A surplus of kinky thrillers aimed at adults were produced by Hollywood in the wake of Basic Instinct’s box office success. Color Of Night was Bruce Willis’s 1994 entry into the category, featuring him as a troubled shrink that gets involved with a mysterious young woman while he attempts to solve the murder of his old college buddy.
The top-notch cast of veteran supporting actors makes the film more enjoyable than it should be, though the narrative relies heavily on misdirection and a huge twist near the end that some will find unbelievable. It’s trashy fun sandwiched around the film’s signature moment, an extended and explicit romp between Bruce Willis and his lovely co-star, Jane March.
Psychologist Dr. Bill Capa (Willis) moves out to Los Angeles after the failure of his marriage and the shocking suicide of a patient. There he stays with Dr. Bob Moore (Scott Bakula), an old friend that also happens to be a therapist. We soon learn that one of Dr.

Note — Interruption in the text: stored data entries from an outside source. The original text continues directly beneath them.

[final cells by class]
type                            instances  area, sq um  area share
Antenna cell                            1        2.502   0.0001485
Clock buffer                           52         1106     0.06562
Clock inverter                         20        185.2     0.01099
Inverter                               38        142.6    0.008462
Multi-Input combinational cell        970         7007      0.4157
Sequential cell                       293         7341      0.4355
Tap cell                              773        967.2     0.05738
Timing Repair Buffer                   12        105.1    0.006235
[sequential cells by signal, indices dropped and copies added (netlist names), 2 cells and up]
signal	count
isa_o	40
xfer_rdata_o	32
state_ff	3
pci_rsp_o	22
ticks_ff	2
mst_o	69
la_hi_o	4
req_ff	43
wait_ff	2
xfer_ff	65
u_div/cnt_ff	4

Moore’s patients from his weekly therapy group has been threatening his life. Capa is conveniently introduced to the therapy group, a small group of neurotics with severe disorders.
Color Of Night is most successful at establishing the individual personalities of the people within the therapy group, each capably acted by a veteran Hollywood actor. Leslie Ann Warren plays a nymphomaniac continually on the prowl for her next husband, while Lance Henriksen plays a man coping with the murder of his wife and child. There are others, but the gist is they all have severe mental problems and that anyone of them could be capable of murder.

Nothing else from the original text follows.